### Supplied data:
-*-
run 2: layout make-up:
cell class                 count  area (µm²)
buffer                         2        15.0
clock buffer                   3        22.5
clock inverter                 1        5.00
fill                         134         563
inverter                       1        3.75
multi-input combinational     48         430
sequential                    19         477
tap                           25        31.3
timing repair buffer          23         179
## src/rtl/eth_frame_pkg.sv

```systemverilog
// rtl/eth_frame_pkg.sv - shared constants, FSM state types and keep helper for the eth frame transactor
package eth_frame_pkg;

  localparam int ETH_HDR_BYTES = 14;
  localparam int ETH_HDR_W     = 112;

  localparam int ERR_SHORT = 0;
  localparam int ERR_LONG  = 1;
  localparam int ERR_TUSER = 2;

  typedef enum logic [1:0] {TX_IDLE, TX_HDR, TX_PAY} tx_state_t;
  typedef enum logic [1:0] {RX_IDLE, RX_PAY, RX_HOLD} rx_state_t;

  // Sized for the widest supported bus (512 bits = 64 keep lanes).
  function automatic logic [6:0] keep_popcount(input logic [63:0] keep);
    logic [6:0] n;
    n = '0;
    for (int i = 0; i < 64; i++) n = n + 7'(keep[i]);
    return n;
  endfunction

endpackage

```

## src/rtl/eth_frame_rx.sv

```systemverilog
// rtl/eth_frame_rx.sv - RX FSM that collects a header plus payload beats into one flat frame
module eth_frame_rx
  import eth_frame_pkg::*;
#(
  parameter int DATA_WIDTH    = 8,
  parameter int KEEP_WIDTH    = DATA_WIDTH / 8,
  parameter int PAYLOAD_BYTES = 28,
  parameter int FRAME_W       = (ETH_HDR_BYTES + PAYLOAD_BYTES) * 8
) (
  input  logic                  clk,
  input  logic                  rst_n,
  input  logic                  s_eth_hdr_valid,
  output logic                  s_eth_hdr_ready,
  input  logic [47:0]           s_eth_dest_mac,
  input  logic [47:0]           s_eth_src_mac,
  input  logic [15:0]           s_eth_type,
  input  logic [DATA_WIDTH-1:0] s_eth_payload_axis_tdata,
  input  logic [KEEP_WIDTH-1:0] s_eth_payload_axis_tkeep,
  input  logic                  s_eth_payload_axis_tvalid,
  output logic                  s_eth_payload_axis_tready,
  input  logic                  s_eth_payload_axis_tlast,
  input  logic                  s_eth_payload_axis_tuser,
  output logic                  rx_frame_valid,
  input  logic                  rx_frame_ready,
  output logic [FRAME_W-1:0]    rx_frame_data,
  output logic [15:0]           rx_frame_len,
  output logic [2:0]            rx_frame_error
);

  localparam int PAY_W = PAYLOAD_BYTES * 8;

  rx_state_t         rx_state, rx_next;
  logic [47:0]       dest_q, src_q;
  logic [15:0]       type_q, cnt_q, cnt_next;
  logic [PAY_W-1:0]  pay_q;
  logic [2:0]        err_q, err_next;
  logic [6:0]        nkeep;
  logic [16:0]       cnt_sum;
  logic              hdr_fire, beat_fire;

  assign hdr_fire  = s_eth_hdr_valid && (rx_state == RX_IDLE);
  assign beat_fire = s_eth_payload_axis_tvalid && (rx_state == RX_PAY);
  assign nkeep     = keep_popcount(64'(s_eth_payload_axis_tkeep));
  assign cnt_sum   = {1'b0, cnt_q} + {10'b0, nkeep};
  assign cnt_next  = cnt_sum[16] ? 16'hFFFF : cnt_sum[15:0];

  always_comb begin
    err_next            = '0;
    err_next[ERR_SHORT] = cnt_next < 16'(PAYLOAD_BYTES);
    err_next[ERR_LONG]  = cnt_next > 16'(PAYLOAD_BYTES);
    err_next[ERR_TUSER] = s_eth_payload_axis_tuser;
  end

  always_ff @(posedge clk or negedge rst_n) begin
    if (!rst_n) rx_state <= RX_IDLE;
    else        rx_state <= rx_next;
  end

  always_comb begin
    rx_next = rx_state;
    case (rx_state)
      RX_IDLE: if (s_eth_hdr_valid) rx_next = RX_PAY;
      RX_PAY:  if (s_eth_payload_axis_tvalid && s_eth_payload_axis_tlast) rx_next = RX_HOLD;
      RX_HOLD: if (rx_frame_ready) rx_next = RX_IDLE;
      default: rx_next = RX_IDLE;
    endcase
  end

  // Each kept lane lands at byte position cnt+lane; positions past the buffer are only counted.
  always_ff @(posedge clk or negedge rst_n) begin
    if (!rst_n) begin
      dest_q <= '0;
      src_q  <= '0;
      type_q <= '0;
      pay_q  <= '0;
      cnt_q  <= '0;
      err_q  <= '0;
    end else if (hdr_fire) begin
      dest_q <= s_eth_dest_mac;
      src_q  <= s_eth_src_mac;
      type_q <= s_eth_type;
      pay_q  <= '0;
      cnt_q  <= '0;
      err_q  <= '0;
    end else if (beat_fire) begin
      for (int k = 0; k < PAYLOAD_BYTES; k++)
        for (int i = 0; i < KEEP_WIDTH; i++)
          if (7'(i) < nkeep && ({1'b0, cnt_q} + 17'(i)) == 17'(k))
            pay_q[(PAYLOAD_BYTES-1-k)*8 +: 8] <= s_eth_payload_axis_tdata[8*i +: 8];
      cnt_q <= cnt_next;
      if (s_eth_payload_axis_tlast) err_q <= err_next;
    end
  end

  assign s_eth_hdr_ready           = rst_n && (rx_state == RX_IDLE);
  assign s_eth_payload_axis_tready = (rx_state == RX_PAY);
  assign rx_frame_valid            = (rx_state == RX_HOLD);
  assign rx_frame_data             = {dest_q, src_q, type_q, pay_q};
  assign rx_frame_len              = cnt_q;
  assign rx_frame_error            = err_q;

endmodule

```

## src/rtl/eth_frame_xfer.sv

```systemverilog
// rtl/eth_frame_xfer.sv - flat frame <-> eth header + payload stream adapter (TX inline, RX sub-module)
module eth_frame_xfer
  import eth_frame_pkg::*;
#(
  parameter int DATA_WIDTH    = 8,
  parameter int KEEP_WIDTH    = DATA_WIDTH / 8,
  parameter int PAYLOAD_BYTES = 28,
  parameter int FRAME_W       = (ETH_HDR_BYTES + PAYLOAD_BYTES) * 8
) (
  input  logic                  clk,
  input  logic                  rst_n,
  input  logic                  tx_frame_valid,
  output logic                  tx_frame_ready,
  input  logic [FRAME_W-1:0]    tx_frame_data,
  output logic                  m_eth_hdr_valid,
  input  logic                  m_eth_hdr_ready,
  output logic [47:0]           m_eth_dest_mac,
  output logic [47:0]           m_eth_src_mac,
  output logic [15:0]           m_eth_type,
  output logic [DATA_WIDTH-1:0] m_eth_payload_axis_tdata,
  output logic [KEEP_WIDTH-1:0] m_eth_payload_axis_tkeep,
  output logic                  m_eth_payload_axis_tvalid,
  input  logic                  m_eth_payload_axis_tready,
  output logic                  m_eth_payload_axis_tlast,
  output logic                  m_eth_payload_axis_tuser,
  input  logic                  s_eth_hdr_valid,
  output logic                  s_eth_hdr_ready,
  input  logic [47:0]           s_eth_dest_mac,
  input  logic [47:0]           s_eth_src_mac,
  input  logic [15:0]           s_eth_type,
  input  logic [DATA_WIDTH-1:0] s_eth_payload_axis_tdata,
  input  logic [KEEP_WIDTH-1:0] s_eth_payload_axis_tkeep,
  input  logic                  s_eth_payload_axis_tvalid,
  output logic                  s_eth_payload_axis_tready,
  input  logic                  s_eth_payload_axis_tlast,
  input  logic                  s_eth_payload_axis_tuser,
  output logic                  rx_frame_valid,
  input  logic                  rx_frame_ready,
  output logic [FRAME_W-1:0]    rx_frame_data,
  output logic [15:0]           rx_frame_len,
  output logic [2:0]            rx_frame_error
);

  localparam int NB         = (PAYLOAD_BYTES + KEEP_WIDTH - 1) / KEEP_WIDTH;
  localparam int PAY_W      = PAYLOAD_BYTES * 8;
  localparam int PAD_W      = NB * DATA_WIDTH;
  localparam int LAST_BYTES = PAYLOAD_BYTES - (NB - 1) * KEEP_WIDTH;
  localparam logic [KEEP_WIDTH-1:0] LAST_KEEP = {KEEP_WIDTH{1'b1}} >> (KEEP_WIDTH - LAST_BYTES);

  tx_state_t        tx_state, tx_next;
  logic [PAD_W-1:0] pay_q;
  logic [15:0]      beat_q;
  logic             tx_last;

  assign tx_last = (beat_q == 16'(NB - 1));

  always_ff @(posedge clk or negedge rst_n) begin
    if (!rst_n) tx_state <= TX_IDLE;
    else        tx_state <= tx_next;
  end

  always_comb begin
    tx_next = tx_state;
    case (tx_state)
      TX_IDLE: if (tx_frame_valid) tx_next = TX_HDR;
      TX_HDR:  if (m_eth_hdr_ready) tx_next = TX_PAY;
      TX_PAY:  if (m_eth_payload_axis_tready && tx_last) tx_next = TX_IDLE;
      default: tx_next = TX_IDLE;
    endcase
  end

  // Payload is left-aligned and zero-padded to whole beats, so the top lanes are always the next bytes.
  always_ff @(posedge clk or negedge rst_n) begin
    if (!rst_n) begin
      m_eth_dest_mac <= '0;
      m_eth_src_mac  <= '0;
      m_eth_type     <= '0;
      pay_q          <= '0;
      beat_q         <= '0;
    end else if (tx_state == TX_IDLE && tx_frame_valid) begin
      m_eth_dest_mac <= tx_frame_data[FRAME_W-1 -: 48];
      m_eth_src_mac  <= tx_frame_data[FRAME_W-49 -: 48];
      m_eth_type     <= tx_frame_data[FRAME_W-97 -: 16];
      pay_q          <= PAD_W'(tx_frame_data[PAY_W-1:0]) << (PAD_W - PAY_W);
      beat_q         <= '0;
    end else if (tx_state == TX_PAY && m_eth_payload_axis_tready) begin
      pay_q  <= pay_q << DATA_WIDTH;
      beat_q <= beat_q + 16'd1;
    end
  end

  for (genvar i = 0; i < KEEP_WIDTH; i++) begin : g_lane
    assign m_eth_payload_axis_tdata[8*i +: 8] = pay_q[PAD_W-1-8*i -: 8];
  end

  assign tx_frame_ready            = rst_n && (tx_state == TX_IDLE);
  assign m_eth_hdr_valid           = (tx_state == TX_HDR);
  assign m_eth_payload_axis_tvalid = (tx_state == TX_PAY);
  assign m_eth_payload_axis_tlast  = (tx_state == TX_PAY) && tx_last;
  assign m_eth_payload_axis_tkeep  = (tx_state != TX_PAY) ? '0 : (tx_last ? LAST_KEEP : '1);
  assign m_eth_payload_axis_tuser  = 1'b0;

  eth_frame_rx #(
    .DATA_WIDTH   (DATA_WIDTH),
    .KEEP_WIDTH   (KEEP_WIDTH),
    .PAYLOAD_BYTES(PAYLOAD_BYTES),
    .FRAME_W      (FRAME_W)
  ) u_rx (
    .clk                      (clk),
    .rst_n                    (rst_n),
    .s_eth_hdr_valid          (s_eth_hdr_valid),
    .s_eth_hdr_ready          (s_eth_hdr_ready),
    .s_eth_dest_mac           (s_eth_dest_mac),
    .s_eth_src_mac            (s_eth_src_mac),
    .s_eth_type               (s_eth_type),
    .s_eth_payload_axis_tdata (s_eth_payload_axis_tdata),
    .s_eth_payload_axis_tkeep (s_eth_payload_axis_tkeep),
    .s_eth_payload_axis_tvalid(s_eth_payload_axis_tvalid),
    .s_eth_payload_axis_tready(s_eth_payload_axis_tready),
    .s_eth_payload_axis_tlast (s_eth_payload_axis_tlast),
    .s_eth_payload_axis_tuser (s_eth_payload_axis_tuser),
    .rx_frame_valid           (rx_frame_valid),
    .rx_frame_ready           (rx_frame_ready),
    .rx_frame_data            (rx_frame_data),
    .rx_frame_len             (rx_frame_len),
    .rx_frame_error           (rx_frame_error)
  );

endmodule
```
-*-
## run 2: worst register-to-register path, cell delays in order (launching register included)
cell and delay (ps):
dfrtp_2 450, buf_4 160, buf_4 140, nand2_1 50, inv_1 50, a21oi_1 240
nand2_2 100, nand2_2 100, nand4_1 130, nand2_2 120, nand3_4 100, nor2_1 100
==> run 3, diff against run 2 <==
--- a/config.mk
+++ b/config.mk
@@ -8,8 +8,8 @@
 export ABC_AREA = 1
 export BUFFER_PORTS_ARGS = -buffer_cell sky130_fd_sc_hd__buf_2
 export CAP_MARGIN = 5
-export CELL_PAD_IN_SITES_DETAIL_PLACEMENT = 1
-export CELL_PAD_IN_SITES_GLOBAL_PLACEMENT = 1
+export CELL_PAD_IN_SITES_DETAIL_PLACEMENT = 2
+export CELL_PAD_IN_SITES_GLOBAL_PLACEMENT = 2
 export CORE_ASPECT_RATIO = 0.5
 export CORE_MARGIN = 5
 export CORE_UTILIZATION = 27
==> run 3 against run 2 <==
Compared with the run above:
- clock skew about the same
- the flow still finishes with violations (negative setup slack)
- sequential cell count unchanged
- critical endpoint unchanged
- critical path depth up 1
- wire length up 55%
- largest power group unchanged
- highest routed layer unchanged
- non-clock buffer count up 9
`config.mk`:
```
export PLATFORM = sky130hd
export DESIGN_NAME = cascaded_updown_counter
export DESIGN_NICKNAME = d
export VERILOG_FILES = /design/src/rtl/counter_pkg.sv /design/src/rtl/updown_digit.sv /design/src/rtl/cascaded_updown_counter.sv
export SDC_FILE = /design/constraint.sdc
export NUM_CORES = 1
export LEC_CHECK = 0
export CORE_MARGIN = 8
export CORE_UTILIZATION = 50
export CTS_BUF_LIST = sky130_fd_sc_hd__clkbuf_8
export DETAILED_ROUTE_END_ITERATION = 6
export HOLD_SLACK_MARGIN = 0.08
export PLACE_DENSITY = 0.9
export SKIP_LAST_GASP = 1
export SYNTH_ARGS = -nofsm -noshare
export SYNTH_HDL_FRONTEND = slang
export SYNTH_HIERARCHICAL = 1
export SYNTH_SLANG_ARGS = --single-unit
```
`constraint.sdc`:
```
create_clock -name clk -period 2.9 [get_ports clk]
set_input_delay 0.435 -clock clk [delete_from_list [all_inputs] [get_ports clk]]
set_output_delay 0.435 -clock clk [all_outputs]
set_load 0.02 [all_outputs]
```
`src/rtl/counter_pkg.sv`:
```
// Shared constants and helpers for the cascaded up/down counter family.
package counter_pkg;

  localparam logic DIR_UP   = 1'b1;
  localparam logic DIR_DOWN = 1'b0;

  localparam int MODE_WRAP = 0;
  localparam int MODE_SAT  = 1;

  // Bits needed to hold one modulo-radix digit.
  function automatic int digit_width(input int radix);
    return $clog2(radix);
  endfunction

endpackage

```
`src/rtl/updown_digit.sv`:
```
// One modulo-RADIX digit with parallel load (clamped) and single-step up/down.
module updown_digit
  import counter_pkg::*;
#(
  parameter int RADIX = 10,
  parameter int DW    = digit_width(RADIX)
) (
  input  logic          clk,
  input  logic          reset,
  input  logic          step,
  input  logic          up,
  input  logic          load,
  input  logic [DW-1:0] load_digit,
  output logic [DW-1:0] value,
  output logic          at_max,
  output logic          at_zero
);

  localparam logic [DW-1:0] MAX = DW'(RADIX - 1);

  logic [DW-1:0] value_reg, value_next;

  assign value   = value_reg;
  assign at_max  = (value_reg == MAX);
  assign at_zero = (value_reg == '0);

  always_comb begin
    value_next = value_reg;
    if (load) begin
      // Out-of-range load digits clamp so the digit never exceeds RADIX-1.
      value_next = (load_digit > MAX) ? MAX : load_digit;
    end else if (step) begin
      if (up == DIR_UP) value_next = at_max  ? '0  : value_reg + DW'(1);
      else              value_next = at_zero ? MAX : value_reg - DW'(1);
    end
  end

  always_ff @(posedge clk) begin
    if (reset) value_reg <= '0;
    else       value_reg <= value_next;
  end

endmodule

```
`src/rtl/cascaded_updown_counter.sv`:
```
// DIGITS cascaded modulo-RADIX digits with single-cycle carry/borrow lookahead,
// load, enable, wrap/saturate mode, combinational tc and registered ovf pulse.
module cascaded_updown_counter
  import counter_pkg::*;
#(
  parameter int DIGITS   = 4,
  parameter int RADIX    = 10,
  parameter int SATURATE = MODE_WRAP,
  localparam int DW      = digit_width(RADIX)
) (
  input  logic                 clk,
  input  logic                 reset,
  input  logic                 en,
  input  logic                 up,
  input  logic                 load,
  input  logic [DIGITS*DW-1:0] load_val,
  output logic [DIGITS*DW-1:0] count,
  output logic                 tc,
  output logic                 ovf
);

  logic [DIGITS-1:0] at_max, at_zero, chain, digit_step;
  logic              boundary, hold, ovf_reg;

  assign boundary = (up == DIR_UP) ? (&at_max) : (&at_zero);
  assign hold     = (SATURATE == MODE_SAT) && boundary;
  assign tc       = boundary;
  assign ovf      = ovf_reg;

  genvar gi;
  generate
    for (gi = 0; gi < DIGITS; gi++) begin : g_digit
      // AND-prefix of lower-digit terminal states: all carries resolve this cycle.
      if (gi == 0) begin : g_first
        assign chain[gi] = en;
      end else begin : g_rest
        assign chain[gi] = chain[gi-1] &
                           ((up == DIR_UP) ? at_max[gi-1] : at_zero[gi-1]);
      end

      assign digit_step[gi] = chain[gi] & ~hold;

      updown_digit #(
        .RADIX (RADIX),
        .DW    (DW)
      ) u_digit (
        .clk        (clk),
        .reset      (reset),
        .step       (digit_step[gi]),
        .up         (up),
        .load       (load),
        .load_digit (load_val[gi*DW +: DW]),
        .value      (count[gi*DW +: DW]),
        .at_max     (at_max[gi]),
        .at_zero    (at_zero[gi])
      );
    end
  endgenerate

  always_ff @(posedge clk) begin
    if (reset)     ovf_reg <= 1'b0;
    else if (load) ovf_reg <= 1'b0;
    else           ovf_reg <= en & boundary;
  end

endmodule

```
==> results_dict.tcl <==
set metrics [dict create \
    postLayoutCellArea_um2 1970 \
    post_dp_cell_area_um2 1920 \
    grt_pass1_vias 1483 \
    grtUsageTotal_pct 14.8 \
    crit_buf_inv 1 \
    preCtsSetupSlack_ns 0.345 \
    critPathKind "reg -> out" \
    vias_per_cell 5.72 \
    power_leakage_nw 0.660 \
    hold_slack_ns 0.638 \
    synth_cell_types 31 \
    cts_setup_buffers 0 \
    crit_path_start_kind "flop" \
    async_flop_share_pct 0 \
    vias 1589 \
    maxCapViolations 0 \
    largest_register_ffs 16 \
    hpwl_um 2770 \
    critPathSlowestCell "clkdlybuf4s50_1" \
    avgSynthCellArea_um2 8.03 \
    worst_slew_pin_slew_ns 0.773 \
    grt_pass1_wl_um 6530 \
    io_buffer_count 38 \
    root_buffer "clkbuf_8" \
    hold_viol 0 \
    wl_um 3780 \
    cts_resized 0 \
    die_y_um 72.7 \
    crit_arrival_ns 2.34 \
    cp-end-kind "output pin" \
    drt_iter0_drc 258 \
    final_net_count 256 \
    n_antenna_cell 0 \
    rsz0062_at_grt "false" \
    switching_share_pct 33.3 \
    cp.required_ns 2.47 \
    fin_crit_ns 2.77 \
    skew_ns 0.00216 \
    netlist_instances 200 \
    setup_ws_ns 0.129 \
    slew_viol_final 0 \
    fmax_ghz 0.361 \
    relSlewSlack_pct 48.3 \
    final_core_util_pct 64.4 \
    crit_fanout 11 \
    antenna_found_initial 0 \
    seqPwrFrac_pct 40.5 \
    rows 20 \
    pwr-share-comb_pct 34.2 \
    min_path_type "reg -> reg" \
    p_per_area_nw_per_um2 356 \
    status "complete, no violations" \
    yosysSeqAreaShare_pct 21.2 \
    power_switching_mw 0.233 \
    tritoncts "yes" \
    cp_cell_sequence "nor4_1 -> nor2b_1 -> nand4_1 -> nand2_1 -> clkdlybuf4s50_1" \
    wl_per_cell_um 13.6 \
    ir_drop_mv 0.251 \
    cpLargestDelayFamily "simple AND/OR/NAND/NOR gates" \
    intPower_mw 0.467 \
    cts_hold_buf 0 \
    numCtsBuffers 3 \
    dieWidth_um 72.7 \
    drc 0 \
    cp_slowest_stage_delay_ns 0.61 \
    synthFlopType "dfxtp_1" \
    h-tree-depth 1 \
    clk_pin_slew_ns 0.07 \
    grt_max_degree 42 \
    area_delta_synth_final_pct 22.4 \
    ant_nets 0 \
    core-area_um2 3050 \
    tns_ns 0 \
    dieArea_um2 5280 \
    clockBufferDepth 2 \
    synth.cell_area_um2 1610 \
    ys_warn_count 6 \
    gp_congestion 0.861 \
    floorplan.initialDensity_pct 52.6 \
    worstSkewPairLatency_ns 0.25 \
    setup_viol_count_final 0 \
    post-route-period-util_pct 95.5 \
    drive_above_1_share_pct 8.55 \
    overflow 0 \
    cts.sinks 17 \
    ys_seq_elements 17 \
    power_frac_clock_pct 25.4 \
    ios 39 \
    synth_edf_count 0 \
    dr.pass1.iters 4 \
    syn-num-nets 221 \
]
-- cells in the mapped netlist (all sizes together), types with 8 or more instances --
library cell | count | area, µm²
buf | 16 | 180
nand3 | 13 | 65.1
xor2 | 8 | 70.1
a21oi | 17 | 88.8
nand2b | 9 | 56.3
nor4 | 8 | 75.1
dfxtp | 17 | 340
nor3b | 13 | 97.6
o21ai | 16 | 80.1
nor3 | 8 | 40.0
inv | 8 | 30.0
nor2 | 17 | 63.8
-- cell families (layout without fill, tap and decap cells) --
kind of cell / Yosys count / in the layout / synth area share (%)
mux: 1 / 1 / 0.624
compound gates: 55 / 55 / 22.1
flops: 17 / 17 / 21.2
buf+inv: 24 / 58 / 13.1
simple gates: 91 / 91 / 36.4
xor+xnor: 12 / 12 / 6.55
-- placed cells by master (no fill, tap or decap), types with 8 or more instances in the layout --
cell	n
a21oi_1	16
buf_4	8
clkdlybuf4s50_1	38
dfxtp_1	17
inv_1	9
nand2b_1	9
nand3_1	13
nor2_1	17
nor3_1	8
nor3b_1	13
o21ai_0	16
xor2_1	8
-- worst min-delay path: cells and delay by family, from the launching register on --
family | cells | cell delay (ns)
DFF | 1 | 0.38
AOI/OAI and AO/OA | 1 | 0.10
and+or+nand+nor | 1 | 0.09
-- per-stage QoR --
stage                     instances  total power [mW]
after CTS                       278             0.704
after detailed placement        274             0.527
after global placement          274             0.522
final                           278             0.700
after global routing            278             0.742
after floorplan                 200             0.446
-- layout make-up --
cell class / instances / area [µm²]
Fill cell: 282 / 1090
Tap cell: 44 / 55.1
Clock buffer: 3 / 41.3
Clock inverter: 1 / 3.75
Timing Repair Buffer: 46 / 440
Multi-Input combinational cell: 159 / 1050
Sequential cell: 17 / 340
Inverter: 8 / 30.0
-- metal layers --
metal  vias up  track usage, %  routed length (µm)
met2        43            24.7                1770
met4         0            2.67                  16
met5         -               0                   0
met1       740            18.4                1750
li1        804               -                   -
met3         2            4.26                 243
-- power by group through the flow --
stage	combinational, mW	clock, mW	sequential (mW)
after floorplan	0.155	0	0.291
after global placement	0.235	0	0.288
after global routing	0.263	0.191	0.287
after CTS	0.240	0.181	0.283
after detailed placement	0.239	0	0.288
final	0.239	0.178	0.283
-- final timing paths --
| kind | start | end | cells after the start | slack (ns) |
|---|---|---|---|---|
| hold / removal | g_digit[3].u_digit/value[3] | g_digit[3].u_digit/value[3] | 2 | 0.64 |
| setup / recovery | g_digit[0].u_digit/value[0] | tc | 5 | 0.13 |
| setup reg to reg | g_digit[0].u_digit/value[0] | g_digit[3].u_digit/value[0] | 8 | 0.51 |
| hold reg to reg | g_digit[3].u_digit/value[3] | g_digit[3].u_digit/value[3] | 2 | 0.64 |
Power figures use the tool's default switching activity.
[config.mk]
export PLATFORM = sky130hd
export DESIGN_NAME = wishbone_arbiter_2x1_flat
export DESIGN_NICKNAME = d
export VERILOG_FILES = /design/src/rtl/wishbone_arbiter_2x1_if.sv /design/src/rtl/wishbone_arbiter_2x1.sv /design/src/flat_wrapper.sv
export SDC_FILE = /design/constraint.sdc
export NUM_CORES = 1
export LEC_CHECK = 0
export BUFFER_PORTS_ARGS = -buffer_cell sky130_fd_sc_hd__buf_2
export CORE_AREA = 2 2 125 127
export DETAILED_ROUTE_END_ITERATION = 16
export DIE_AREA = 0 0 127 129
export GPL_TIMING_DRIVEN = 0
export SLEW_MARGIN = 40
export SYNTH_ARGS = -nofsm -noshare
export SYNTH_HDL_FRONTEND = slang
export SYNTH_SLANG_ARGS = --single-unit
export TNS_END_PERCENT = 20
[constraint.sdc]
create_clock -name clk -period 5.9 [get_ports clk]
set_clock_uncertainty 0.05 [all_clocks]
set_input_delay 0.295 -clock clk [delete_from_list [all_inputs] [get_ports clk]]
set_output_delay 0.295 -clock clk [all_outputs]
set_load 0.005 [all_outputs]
-*-
### Exercise goal:
Output should match, line for line, the stretch of the material above from the line holding "set_input_delay 0.295 -clock" through the line holding "set_load 0.005 [all_outputs]".

### The completed task:
set_input_delay 0.295 -clock clk [delete_from_list [all_inputs] [get_ports clk]]
set_output_delay 0.295 -clock clk [all_outputs]
set_load 0.005 [all_outputs]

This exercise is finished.